For compatibility reasons, it's better to always encode spaces as "%20", not as "+".
It was RFC 1866 (HTML 2.0 specification), which specified that space characters should be encoded as "+" in "application/x-www-form-urlencoded" content-type key-value pairs. (see paragraph 8.2.1. subparagraph 1.). This way of encoding form data is also given in later HTML specifications, look for relevant paragraphs about application/x-www-form-urlencoded.
Here is an example of a URL string where RFC 1866 allows encoding spaces as pluses: "http://example.com/over/there?name=foo+bar". So, only after "?", spaces can be replaced by pluses, according to RFC 1866. In other cases, spaces should be encoded to %20. But since it's hard to determine the context, it's the best practice to never encode spaces as "+".
I would recommend to percent-encode all characters except "unreserved" defined in RFC 3986, p.2.3.
unreserved = ALPHA / DIGIT / "-" / "." / "_" / "~"
The only situation when you may want to encode spaces as "+" (one byte) rather than "%20" (three bytes) is when you know for sure how to interpret the context, and when the size of the query string is of the essence.
What's the difference? See the other answers.
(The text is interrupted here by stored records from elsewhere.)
### src/rtl/pixel_rmw_writer.sv
// Single-pixel read-modify-write engine for 16-bit display memory words.
// Handles 1/2/4/8/16 bpp, transparency masks, copy/paste buffer and collision counting.
module pixel_rmw_writer #(
   parameter int unsigned COLL_W = 16
) (
   input  logic                 clk,
   input  logic                 reset,
   pixel_rmw_writer_if.slave    bus,
   output logic [31:0]          argb,
   output logic [COLL_W-1:0]    collision_cnt,
   output logic                 cmd_err
);

   localparam int unsigned DATA_W = 16;
   localparam int unsigned ADDR_W = 20;

   localparam logic [3:0] CMD_PXWRI       = 4'd1;
   localparam logic [3:0] CMD_PXWRI_M     = 4'd2;
   localparam logic [3:0] CMD_PXPASTE     = 4'd3;
   localparam logic [3:0] CMD_PXPASTE_M   = 4'd4;
   localparam logic [3:0] CMD_PXCOPY      = 4'd6;
   localparam logic [3:0] CMD_SETARGB     = 4'd7;
   localparam logic [3:0] CMD_RST_PXWRI_M = 4'd10;
   localparam logic [3:0] CMD_RST_PASTE_M = 4'd11;

   typedef enum logic [2:0] {
      ST_IDLE   = 3'd0,
      ST_READ   = 3'd1,
      ST_RWAIT  = 3'd2,
      ST_MODIFY = 3'd3,
      ST_WRITE  = 3'd4
   } state_t;

   state_t state, state_nx;

   logic               draw_busy_nx, mem_req_nx, mem_wr_nx;

   // Latched command fields for the command in flight
   logic [3:0]         op_q;
   logic [7:0]         colour_q;
   logic [3:0]         width_q;
   logic [3:0]         target_q;
   logic [DATA_W-1:0]  rd_word;
   logic [DATA_W-1:0]  paste_buf;
   logic [7:0]         wr_mask;
   logic [7:0]         paste_mask;

   // Accept-cycle decode
   logic               accept_c;
   logic [3:0]         acc_op;
   logic [7:0]         acc_colour;
   logic [3:0]         acc_width;
   logic               acc_width_ok;
   logic               acc_is_mem;
   logic               acc_skip;
   logic               acc_go;
   logic               acc_wr16;
   logic               acc_err;
   logic [DATA_W-1:0]  acc_data;

   // Modify-cycle datapath
   logic [3:0]         lsb;
   logic [DATA_W-1:0]  fmask;
   logic [DATA_W-1:0]  src_data;
   logic [DATA_W-1:0]  merged;
   logic [DATA_W-1:0]  extracted;
   logic               is_paste_q;

   function automatic logic [DATA_W-1:0] width_mask(input logic [3:0] w);
      case (w)
         4'd0:    width_mask = 16'h0001;
         4'd1:    width_mask = 16'h0003;
         4'd3:    width_mask = 16'h000F;
         4'd7:    width_mask = 16'h00FF;
         4'd15:   width_mask = 16'hFFFF;
         default: width_mask = 16'h0000;
      endcase
   endfunction

   function automatic logic width_valid(input logic [3:0] w);
      width_valid = (w == 4'd0) || (w == 4'd1) || (w == 4'd3) || (w == 4'd7) || (w == 4'd15);
   endfunction

   // Decode of the command presented while idle
   always_comb begin
      acc_op       = bus.pixel_cmd[39:36];
      acc_colour   = bus.pixel_cmd[35:28];
      acc_width    = bus.pixel_cmd[27:24];
      accept_c     = bus.pixel_cmd_rdy && (state == ST_IDLE);
      acc_width_ok = width_valid(acc_width);
      acc_is_mem   = (acc_op == CMD_PXWRI) || (acc_op == CMD_PXWRI_M) ||
                     (acc_op == CMD_PXPASTE) || (acc_op == CMD_PXPASTE_M) ||
                     (acc_op == CMD_PXCOPY);
      acc_skip     = ((acc_op == CMD_PXWRI_M) && (acc_colour == wr_mask)) ||
                     ((acc_op == CMD_PXPASTE_M) && (paste_buf[7:0] == paste_mask));
      acc_go       = accept_c && acc_is_mem && acc_width_ok && !acc_skip;
      acc_err      = accept_c && acc_is_mem && !acc_width_ok;
      acc_wr16     = acc_go && (acc_op != CMD_PXCOPY) && (acc_width == 4'd15);
      if ((acc_op == CMD_PXPASTE) || (acc_op == CMD_PXPASTE_M)) begin
         acc_data = paste_buf;
      end else begin
         acc_data = {argb[15:8], acc_colour};
      end
   end

   // Field merge / extract on the captured read word
   always_comb begin
      is_paste_q = (op_q == CMD_PXPASTE) || (op_q == CMD_PXPASTE_M);
      lsb        = target_q & ~width_q;
      fmask      = width_mask(width_q);
      src_data   = is_paste_q ? paste_buf : {8'h00, colour_q};
      merged     = (rd_word & ~(fmask << lsb)) | ((src_data & fmask) << lsb);
      extracted  = (rd_word >> lsb) & fmask;
   end

   // State register and registered handshake outputs
   always_ff @(posedge clk or posedge reset) begin
      if (reset) begin
         state         <= ST_IDLE;
         bus.draw_busy <= 1'b0;
         bus.mem_req   <= 1'b0;
         bus.mem_wr    <= 1'b0;
      end else begin
         state         <= state_nx;
         bus.draw_busy <= draw_busy_nx;
         bus.mem_req   <= mem_req_nx;
         bus.mem_wr    <= mem_wr_nx;
      end
   end

   // Next-state logic
   always_comb begin
      state_nx = state;
      case (state)
         ST_IDLE: begin
            if (acc_go) begin
               state_nx = acc_wr16 ? ST_WRITE : ST_READ;
            end
         end
         ST_READ: begin
            if (bus.mem_ack) state_nx = ST_RWAIT;
         end
         ST_RWAIT: begin
            if (bus.mem_rd_valid) state_nx = ST_MODIFY;
         end
         ST_MODIFY: begin
            state_nx = (op_q == CMD_PXCOPY) ? ST_IDLE : ST_WRITE;
         end
         ST_WRITE: begin
            if (bus.mem_ack) state_nx = ST_IDLE;
         end
         default: state_nx = ST_IDLE;
      endcase
   end

   // Output decode of the upcoming state, registered alongside it
   always_comb begin
      draw_busy_nx = 1'b0;
      mem_req_nx   = 1'b0;
      mem_wr_nx    = 1'b0;
      case (state_nx)
         ST_READ: begin
            draw_busy_nx = 1'b1;
            mem_req_nx   = 1'b1;
         end
         ST_RWAIT, ST_MODIFY: begin
            draw_busy_nx = 1'b1;
         end
         ST_WRITE: begin
            draw_busy_nx = 1'b1;
            mem_req_nx   = 1'b1;
            mem_wr_nx    = 1'b1;
         end
         default: ;
      endcase
   end

   // Command latch, configuration registers and datapath registers
   always_ff @(posedge clk or posedge reset) begin
      if (reset) begin
         op_q            <= 4'd0;
         colour_q        <= 8'd0;
         width_q         <= 4'd0;
         target_q        <= 4'd0;
         rd_word         <= '0;
         paste_buf       <= '0;
         wr_mask         <= 8'd0;
         paste_mask      <= 8'd0;
         argb            <= 32'd0;
         collision_cnt   <= '0;
         cmd_err         <= 1'b0;
         bus.mem_addr    <= '0;
         bus.mem_wr_data <= '0;
      end else begin
         if (accept_c) begin
            case (acc_op)
               CMD_SETARGB:     argb       <= bus.pixel_cmd[31:0];
               CMD_RST_PXWRI_M: wr_mask    <= bus.pixel_cmd[7:0];
               CMD_RST_PASTE_M: begin
                  paste_mask    <= bus.pixel_cmd[7:0];
                  collision_cnt <= '0;
               end
               default: ;
            endcase
            if (acc_err) cmd_err <= 1'b1;
         end

         if (acc_go) begin
            op_q         <= acc_op;
            colour_q     <= acc_colour;
            width_q      <= acc_width;
            target_q     <= bus.pixel_cmd[23:20];
            bus.mem_addr <= {bus.pixel_cmd[ADDR_W-1:1], 1'b0};
            if (acc_wr16) bus.mem_wr_data <= acc_data;
         end

         if ((state == ST_RWAIT) && bus.mem_rd_valid) begin
            rd_word <= bus.mem_rd_data;
         end

         if (state == ST_MODIFY) begin
            if (op_q == CMD_PXCOPY) begin
               paste_buf <= extracted;
               if ((extracted[7:0] != colour_q) && (collision_cnt != {COLL_W{1'b1}})) begin
                  collision_cnt <= collision_cnt + COLL_W'(1);
               end
            end else begin
               bus.mem_wr_data <= merged;
            end
         end
      end
   end

endmodule
--- config.mk ---
export PLATFORM = sky130hd
export DESIGN_NAME = wb_sender_v
export DESIGN_NICKNAME = d
export VERILOG_FILES = /design/src/rtl/wb_sender_v_pkg.sv /design/src/rtl/wb_sender_v_fifo.sv /design/src/rtl/wb_sender_v.sv
export SDC_FILE = /design/constraint.sdc
export NUM_CORES = 1
export LEC_CHECK = 0
export CAP_MARGIN = 20
export CORE_UTILIZATION = 36
export CTS_CLUSTER_SIZE = 12
export DETAILED_ROUTE_END_ITERATION = 8
export SLEW_MARGIN = 15
export SYNTH_ARGS = -nofsm -noshare
export SYNTH_HDL_FRONTEND = slang
export SYNTH_SLANG_ARGS = --single-unit
export TNS_END_PERCENT = 10
--- constraint.sdc ---
create_clock -name clock -period 3.25 [get_ports clock]
set_input_delay 0.65 -clock clock [delete_from_list [all_inputs] [get_ports clock]]
set_output_delay 0.65 -clock clock [all_outputs]
set_load 0.05 [all_outputs]
--- src/rtl/wb_sender_v_pkg.sv ---
// Shared types for the lane write-back sender: entry layout, FIFO depth and FSM states.
package wb_sender_v_pkg;

  localparam int unsigned WB_FIFO_DEPTH = 4;
  localparam int unsigned INDEX_W       = 6;
  localparam int unsigned DATA_W        = 32;

  typedef logic [INDEX_W-1:0] index_t;
  typedef logic [DATA_W-1:0]  data_t;

  // One queued result: path select plus destination register and payload.
  typedef struct packed {
    logic       remote;
    logic [3:0] offset;
    index_t     idx;
    data_t      data;
  } wb_entry_t;

  typedef enum logic [1:0] {
    WB_IDLE,
    WB_ISSUE,
    WB_XFER
  } fsm_wb_t;

endpackage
When should we use + instead of %20? Use + if, for some reason, you want to make the URL query string (?.....) or hash fragment (#....) more readable. Example: You can actually read this:
https://www.google.se/#q=google+doesn%27t+encode+:+and+uses+%2B+instead+of+spaces
(%2B = +)
But the following is a lot harder to read (at least to me):
https://www.google.se/#q=google%20doesn%27t%20oops%20:%20%20this%20text%20%2B%20is%20different%20spaces
I would think + is unlikely to break anything, since Google uses + (see the 1st link above) and they've probably thought about this. I'm going to use + myself just because readable + Google thinks it's OK.